What you should do -
The following data has a line with "[stage by stage]" and a line with "[cells by family". Write out exactly those lines and all the lines between them.

Records provided -
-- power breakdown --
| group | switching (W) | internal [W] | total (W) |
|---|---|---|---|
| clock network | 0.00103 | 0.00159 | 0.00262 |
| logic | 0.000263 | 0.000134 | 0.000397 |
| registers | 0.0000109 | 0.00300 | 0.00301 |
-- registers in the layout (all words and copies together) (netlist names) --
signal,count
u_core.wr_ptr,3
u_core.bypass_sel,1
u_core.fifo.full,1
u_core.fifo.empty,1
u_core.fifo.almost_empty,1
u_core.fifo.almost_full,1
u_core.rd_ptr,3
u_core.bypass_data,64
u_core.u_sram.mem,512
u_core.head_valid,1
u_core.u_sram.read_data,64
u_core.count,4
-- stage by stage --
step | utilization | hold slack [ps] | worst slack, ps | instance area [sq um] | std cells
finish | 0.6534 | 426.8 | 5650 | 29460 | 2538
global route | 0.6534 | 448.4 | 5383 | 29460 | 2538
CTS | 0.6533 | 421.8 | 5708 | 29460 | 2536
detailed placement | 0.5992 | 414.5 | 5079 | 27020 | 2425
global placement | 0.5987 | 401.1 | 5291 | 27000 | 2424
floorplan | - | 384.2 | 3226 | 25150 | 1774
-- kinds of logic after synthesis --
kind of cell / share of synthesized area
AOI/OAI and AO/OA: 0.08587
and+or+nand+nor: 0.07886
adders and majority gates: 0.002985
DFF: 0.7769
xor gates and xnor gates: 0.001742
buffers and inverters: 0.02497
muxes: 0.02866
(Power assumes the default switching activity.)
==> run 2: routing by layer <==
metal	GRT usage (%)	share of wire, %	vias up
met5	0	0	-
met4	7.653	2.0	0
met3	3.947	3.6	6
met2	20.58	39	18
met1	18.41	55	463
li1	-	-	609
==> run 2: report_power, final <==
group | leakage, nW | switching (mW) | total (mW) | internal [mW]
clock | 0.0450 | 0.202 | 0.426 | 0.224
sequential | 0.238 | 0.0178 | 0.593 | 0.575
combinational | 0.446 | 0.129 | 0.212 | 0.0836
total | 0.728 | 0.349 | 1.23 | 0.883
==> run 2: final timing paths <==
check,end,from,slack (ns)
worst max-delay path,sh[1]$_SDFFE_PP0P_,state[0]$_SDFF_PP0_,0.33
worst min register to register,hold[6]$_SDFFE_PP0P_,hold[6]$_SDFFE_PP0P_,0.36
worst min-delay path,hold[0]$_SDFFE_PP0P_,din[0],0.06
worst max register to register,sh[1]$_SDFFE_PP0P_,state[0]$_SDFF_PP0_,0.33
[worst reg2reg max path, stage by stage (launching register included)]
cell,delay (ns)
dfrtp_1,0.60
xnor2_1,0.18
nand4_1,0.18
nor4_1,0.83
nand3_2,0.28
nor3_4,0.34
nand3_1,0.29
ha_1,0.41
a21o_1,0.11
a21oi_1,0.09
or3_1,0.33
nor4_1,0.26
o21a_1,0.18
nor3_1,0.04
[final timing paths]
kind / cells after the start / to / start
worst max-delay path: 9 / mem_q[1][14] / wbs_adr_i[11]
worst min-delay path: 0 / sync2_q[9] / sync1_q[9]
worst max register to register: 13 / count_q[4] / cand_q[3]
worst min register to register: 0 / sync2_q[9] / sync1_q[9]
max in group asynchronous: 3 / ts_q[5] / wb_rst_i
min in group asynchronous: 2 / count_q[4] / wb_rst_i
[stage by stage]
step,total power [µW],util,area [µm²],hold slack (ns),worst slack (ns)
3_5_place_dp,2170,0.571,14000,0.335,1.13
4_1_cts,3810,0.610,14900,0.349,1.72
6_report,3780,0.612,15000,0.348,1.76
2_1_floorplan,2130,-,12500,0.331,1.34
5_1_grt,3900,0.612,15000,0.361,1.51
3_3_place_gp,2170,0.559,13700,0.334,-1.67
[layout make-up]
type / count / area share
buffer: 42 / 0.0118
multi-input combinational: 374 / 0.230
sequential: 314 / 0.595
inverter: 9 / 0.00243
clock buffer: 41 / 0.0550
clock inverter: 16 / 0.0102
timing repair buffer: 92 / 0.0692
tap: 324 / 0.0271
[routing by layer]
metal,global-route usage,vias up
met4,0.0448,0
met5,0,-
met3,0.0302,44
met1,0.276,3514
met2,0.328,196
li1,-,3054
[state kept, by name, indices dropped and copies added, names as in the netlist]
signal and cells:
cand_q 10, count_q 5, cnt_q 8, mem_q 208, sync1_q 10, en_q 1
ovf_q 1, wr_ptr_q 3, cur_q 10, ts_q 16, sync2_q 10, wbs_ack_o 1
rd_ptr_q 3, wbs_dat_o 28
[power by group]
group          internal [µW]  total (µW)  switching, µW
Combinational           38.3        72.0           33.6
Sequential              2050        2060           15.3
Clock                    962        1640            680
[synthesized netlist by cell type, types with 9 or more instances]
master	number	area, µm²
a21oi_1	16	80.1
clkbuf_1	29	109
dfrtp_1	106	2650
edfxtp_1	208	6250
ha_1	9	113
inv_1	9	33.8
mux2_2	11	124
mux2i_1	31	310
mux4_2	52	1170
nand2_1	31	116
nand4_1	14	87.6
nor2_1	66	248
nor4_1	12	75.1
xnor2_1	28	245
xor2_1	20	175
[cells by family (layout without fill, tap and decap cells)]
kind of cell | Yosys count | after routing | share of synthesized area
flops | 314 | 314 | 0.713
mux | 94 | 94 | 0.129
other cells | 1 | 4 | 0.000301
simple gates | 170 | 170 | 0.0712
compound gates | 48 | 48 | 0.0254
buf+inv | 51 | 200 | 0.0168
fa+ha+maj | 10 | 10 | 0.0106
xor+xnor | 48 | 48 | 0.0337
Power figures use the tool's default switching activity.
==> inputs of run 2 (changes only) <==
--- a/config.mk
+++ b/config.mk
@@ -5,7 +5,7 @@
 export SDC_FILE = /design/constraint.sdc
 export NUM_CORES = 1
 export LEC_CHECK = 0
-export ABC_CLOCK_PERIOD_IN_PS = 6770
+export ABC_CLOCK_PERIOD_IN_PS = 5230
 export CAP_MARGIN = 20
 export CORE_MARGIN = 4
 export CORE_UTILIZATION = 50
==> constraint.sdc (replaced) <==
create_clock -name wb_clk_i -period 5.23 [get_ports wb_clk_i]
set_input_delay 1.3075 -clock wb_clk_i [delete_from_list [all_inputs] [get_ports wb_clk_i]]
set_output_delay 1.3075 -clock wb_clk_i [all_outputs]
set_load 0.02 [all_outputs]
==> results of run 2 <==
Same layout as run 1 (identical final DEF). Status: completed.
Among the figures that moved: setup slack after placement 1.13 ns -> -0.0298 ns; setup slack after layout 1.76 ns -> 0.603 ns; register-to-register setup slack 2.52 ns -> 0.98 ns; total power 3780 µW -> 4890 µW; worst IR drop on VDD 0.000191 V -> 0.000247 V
## config.mk

```make
export PLATFORM = sky130hd
export DESIGN_NAME = uart_tx_arbiter
export DESIGN_NICKNAME = d
export VERILOG_FILES = /design/src/rtl/uart_tx_arb_pkg.sv /design/src/rtl/rr_priority_picker.sv /design/src/rtl/uart_tx_arbiter.sv
export SDC_FILE = /design/constraint.sdc
export NUM_CORES = 1
export LEC_CHECK = 0
export BUFFER_PORTS_ARGS = -buffer_cell sky130_fd_sc_hd__buf_2
export CORE_UTILIZATION = 56
export CTS_CLUSTER_SIZE = 40
export DETAILED_ROUTE_END_ITERATION = 10
export GPL_TIMING_DRIVEN = 0
export MAX_ROUTING_LAYER = met4
export PLACE_DENSITY = 0.85
export SLEW_MARGIN = 10
export SYNTH_ARGS = -nofsm -noshare
export SYNTH_HDL_FRONTEND = slang
export SYNTH_SLANG_ARGS = --single-unit
export TNS_END_PERCENT = 100
```

## constraint.sdc

```tcl
create_clock -name clk -period 6.2 [get_ports clk]
set_clock_uncertainty 0.2 [all_clocks]
set_input_delay 0.31 -clock clk [delete_from_list [all_inputs] [get_ports clk]]
set_output_delay 0.31 -clock clk [all_outputs]
set_load 0.05 [all_outputs]
```

## src/rtl/uart_tx_arb_pkg.sv

```systemverilog
// Shared types and helpers for the UART transmitter arbiter.
package uart_tx_arb_pkg;

  typedef enum logic [1:0] {
    ST_IDLE = 2'd0,
    ST_LOAD = 2'd1,
    ST_HOLD = 2'd2,
    ST_GAP  = 2'd3
  } arb_state_t;

  // Ceiling log2, never less than 1 so counters for tiny ranges still get a bit.
  function automatic int clog2(input int value);
    int w;
    w = 0;
    for (int v = value - 1; v > 0; v = v >>> 1) w++;
    return (w < 1) ? 1 : w;
  endfunction

endpackage

```

## src/rtl/rr_priority_picker.sv

```systemverilog
// Combinational rotating-priority select: first set request at or after ptr, wrapping.
import uart_tx_arb_pkg::*;

module rr_priority_picker #(
  parameter int N  = 4,
  parameter int IW = 2
) (
  input  logic [N-1:0]  req,
  input  logic [IW-1:0] ptr,
  output logic [N-1:0]  onehot,
  output logic [IW-1:0] idx,
  output logic          found
);

  localparam int PW = IW + 1;

  logic [PW-1:0] pos;

  always_comb begin
    onehot = '0;
    idx    = '0;
    found  = 1'b0;
    pos    = '0;
    for (int k = 0; k < N; k++) begin
      pos = {1'b0, ptr} + PW'(k);
      if (pos >= PW'(N)) pos = pos - PW'(N);
      if (!found && req[pos[IW-1:0]]) begin
        found                = 1'b1;
        idx                  = pos[IW-1:0];
        onehot[pos[IW-1:0]]  = 1'b1;
      end
    end
  end

endmodule

```

## src/rtl/uart_tx_arbiter.sv

```systemverilog
// Round-robin owner of one UART transmitter: burst lock, TXRDY pacing, baud-tick gap between owners.
//
// state | meaning
// IDLE  | no owner; pick next requester from the rotating pointer
// LOAD  | owner holds grant; strobe its byte once TXRDY is high
// HOLD  | one cycle after a strobe while TXRDY falls; decide end of burst
// GAP   | grant dropped; wait GAP_TICKS baud ticks before next arbitration
import uart_tx_arb_pkg::*;

module uart_tx_arbiter #(
  parameter int NUM_REQ   = 4,
  parameter int MAX_BURST = 16,
  parameter int GAP_TICKS = 2
) (
  input  logic                 clk,
  input  logic                 reset,
  input  logic [NUM_REQ-1:0]   req,
  input  logic [NUM_REQ-1:0]   last,
  input  logic [8*NUM_REQ-1:0] data,
  output logic [NUM_REQ-1:0]   ack,
  output logic [NUM_REQ-1:0]   gnt,
  input  logic                 baud_en,
  input  logic                 txrdy,
  output logic                 tx_wen,
  output logic [7:0]           tx_data,
  output logic                 busy
);

  localparam int IW = clog2(NUM_REQ);
  localparam int BW = clog2(MAX_BURST + 1);
  localparam int GW = clog2(GAP_TICKS + 1);

  arb_state_t state_q, state_d;

  logic [IW-1:0]      ptr;
  logic [IW-1:0]      owner_idx;
  logic [IW-1:0]      next_ptr;
  logic [BW-1:0]      burst_cnt;
  logic [GW-1:0]      gap_cnt;
  logic               last_q;

  logic [NUM_REQ-1:0] pick_onehot;
  logic [IW-1:0]      pick_idx;
  logic               pick_found;

  logic               req_g;
  logic               do_write;
  logic               burst_done;
  logic               gap_done;
  logic               enter_gap;
  logic [7:0]         data_sel;

  logic [NUM_REQ-1:0] gnt_d;
  logic [NUM_REQ-1:0] ack_d;
  logic               tx_wen_d;
  logic [7:0]         tx_data_d;
  logic               busy_d;

  rr_priority_picker #(
    .N  (NUM_REQ),
    .IW (IW)
  ) u_pick (
    .req    (req),
    .ptr    (ptr),
    .onehot (pick_onehot),
    .idx    (pick_idx),
    .found  (pick_found)
  );

  always_comb begin
    data_sel = 8'h00;
    for (int k = 0; k < NUM_REQ; k++) begin
      if (owner_idx == IW'(k)) data_sel = data[8*k +: 8];
    end
  end

  assign req_g      = req[owner_idx];
  assign do_write   = (state_q == ST_LOAD) && req_g && txrdy;
  assign burst_done = last_q || (burst_cnt == BW'(MAX_BURST));
  // Gap timer is a down-counter loaded on GAP entry; the last tick ends the gap.
  assign gap_done   = (GAP_TICKS == 0) || (baud_en && (gap_cnt == GW'(1)));
  assign enter_gap  = (state_d == ST_GAP) && (state_q != ST_GAP);
  assign next_ptr   = (owner_idx == IW'(NUM_REQ - 1)) ? '0 : owner_idx + 1'b1;

  // State register plus all registered outputs and counters.
  always_ff @(posedge clk) begin
    if (reset) begin
      state_q   <= ST_IDLE;
      gnt       <= '0;
      ack       <= '0;
      tx_wen    <= 1'b0;
      tx_data   <= 8'h00;
      busy      <= 1'b0;
      ptr       <= '0;
      owner_idx <= '0;
      burst_cnt <= '0;
      gap_cnt   <= '0;
      last_q    <= 1'b0;
    end else begin
      state_q <= state_d;
      gnt     <= gnt_d;
      ack     <= ack_d;
      tx_wen  <= tx_wen_d;
      tx_data <= tx_data_d;
      busy    <= busy_d;

      if (state_q == ST_IDLE && pick_found) begin
        owner_idx <= pick_idx;
        burst_cnt <= '0;
        last_q    <= 1'b0;
      end

      if (do_write) begin
        burst_cnt <= burst_cnt + 1'b1;
        last_q    <= last[owner_idx];
      end

      if (enter_gap) begin
        gap_cnt <= GW'(GAP_TICKS);
        ptr     <= next_ptr;
      end else if (state_q == ST_GAP && baud_en && gap_cnt != '0) begin
        gap_cnt <= gap_cnt - 1'b1;
      end
    end
  end

  always_comb begin
    state_d = state_q;
    unique case (state_q)
      ST_IDLE: if (pick_found) state_d = ST_LOAD;
      ST_LOAD: begin
        if (!req_g)     state_d = ST_GAP;
        else if (txrdy) state_d = ST_HOLD;
      end
      ST_HOLD: state_d = burst_done ? ST_GAP : ST_LOAD;
      ST_GAP:  if (gap_done) state_d = ST_IDLE;
      default: state_d = ST_IDLE;
    endcase
  end

  always_comb begin
    gnt_d     = gnt;
    ack_d     = '0;
    tx_wen_d  = 1'b0;
    tx_data_d = tx_data;
    busy_d    = (state_d != ST_IDLE);
    unique case (state_q)
      ST_IDLE: if (pick_found) gnt_d = pick_onehot;
      ST_LOAD: begin
        if (!req_g) begin
          gnt_d = '0;
        end else if (txrdy) begin
          ack_d[owner_idx] = 1'b1;
          tx_wen_d         = 1'b1;
          tx_data_d        = data_sel;
        end
      end
      ST_HOLD: if (burst_done) gnt_d = '0;
      ST_GAP:  gnt_d = '0;
      default: gnt_d = '0;
    endcase
  end

endmodule

```

==> impl_metrics.tcl <==
set metrics [dict create \
    status "finished, final reports clean" \
    diodes 0 \
    p_sw_uw 227 \
    rows 22 \
    num_io_pins 62 \
    insertion_delay_ns 0.29 \
    cts_sinks 32 \
    port_buffers 61 \
    drt-total-wl_mm 5.37 \
    die_width_um 64.3 \
    relSlewSlack 0.562 \
    crit_top_cell "clkbuf_1" \
    synth_area_um2 2170 \
    antenna_found_initial 0 \
    worstHoldPathType "in2reg" \
    ir_drop_mv 0.143 \
    cp.arrival_ns 3.32 \
    sw_frac_of_total 0.346 \
    period_needed_ns 3.29 \
    synthesis.nets 301 \
    ant_nets 0 \
    drtIter0Drc 150 \
    power-per-cell-area_nw_per_um2 248 \
    slowest_stage "dfxtp_1" \
    syn_avg_cell_area_um2 8.99 \
    crit_required_ns 6.23 \
    cts_hold_buf 0 \
    die_height_um 64.3 \
    place_inst 351 \
    hpwlAfterDp_mm 3.93 \
    tightest_slew_ns 0.652 \
    crit_start "ptr[0]" \
    synth_seq_cells 32 \
    grt_pass1_vias 2002 \
    tns_ns 0 \
    start_util 0.590 \
    path_buf_inv 3 \
    final_cell_mix "64 x buf_2, 32 x dfxtp_1, 21 x nor2_1" \
    worst_setup_path_start_kind "flip-flop" \
    core_um2 3690 \
    rr_worst_depth 8 \
    area_growth_pct 21.9 \
    avgRoutedWirePerCell_um 15.0 \
    cts_resized 0 \
    clk_pin_slew_worst_paths_ns 0.07 \
    post_cts_buffers 0 \
    seq_area_frac_synth 0.295 \
    crit_fanout 10 \
    cts_tree "done" \
    synthDistinctLibCells 54 \
    critPathTopFamily "compound AO/OA/AOI/OAI gates" \
    synth-main-ff-cell "dfxtp_1" \
    stdcell_count 359 \
    fin_crit_sh 0.531 \
    fin_nets 369 \
    cts_inserted_buffers 5 \
    synth-edff-count 0 \
    layout-drive-gt1-share 0.309 \
    dr.pass1.iters 4 \
    cap_violations 0 \
    hold_viol 0 \
    clockBufferDepth 2 \
    synthCells 242 \
    crit_cells 8 \
    grt_usage 0.286 \
    root_buffer "clkbuf_8" \
    rrSetupSlack_ns 2.91 \
    max_freq_mhz 304 \
    gp_congestion 0.906 \
    sequentialPowerShare 0.356 \
    grt_pass1_wl_mm 8.96 \
    pwr-share-comb 0.339 \
    grt_overflow 0 \
    htree_levels 2 \
    viasPerCell 5.93 \
    synthArstFlopShare 0 \
    vias 2130 \
    finalMaxSlewViolations 0 \
    rsz0062_at_grt "false" \
    max_stage_delay_ns 0.48 \
    p_leak_uw 0.00111 \
    grt_start_max_net_pins 12 \
    r2r-start "ptr[0]" \
    final_common_cell "buf_2" \
    path_cells "clkbuf_1, inv_1, ha_1, clkbuf_1, or3b_1, a2111o_1, a211oi_2, a221o_1" \
    internal_power_uw 430 \
    r2r-end "gnt[0]" \
    crit_type "reg2reg" \
    synth_warnings 0 \
    power_frac_clock 0.305 \
    setup.worst_path.end "gnt[0]" \
    setup_viol 0 \
    drc_errors 0 \
    dieArea_um2 4140 \
    crit_path_end_kind "flip-flop" \
]
==> cell type report <==
class / count / area (µm²)
multi-input cells: 175 / 1380
fillers: 309 / 1040
flip-flops and latches: 32 / 641
repair buffers: 61 / 305
plain buffers: 19 / 98.8
clock buffers: 5 / 68.8
inverters: 16 / 60.1
well taps: 48 / 60.1
clock inverters: 3 / 42.5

Answer box -
[stage by stage]
step,total power [µW],util,area [µm²],hold slack (ns),worst slack (ns)
3_5_place_dp,2170,0.571,14000,0.335,1.13
4_1_cts,3810,0.610,14900,0.349,1.72
6_report,3780,0.612,15000,0.348,1.76
2_1_floorplan,2130,-,12500,0.331,1.34
5_1_grt,3900,0.612,15000,0.361,1.51
3_3_place_gp,2170,0.559,13700,0.334,-1.67
[layout make-up]
type / count / area share
buffer: 42 / 0.0118
multi-input combinational: 374 / 0.230
sequential: 314 / 0.595
inverter: 9 / 0.00243
clock buffer: 41 / 0.0550
clock inverter: 16 / 0.0102
timing repair buffer: 92 / 0.0692
tap: 324 / 0.0271
[routing by layer]
metal,global-route usage,vias up
met4,0.0448,0
met5,0,-
met3,0.0302,44
met1,0.276,3514
met2,0.328,196
li1,-,3054
[state kept, by name, indices dropped and copies added, names as in the netlist]
signal and cells:
cand_q 10, count_q 5, cnt_q 8, mem_q 208, sync1_q 10, en_q 1
ovf_q 1, wr_ptr_q 3, cur_q 10, ts_q 16, sync2_q 10, wbs_ack_o 1
rd_ptr_q 3, wbs_dat_o 28
[power by group]
group          internal [µW]  total (µW)  switching, µW
Combinational           38.3        72.0           33.6
Sequential              2050        2060           15.3
Clock                    962        1640            680
[synthesized netlist by cell type, types with 9 or more instances]
master	number	area, µm²
a21oi_1	16	80.1
clkbuf_1	29	109
dfrtp_1	106	2650
edfxtp_1	208	6250
ha_1	9	113
inv_1	9	33.8
mux2_2	11	124
mux2i_1	31	310
mux4_2	52	1170
nand2_1	31	116
nand4_1	14	87.6
nor2_1	66	248
nor4_1	12	75.1
xnor2_1	28	245
xor2_1	20	175
[cells by family (layout without fill, tap and decap cells)]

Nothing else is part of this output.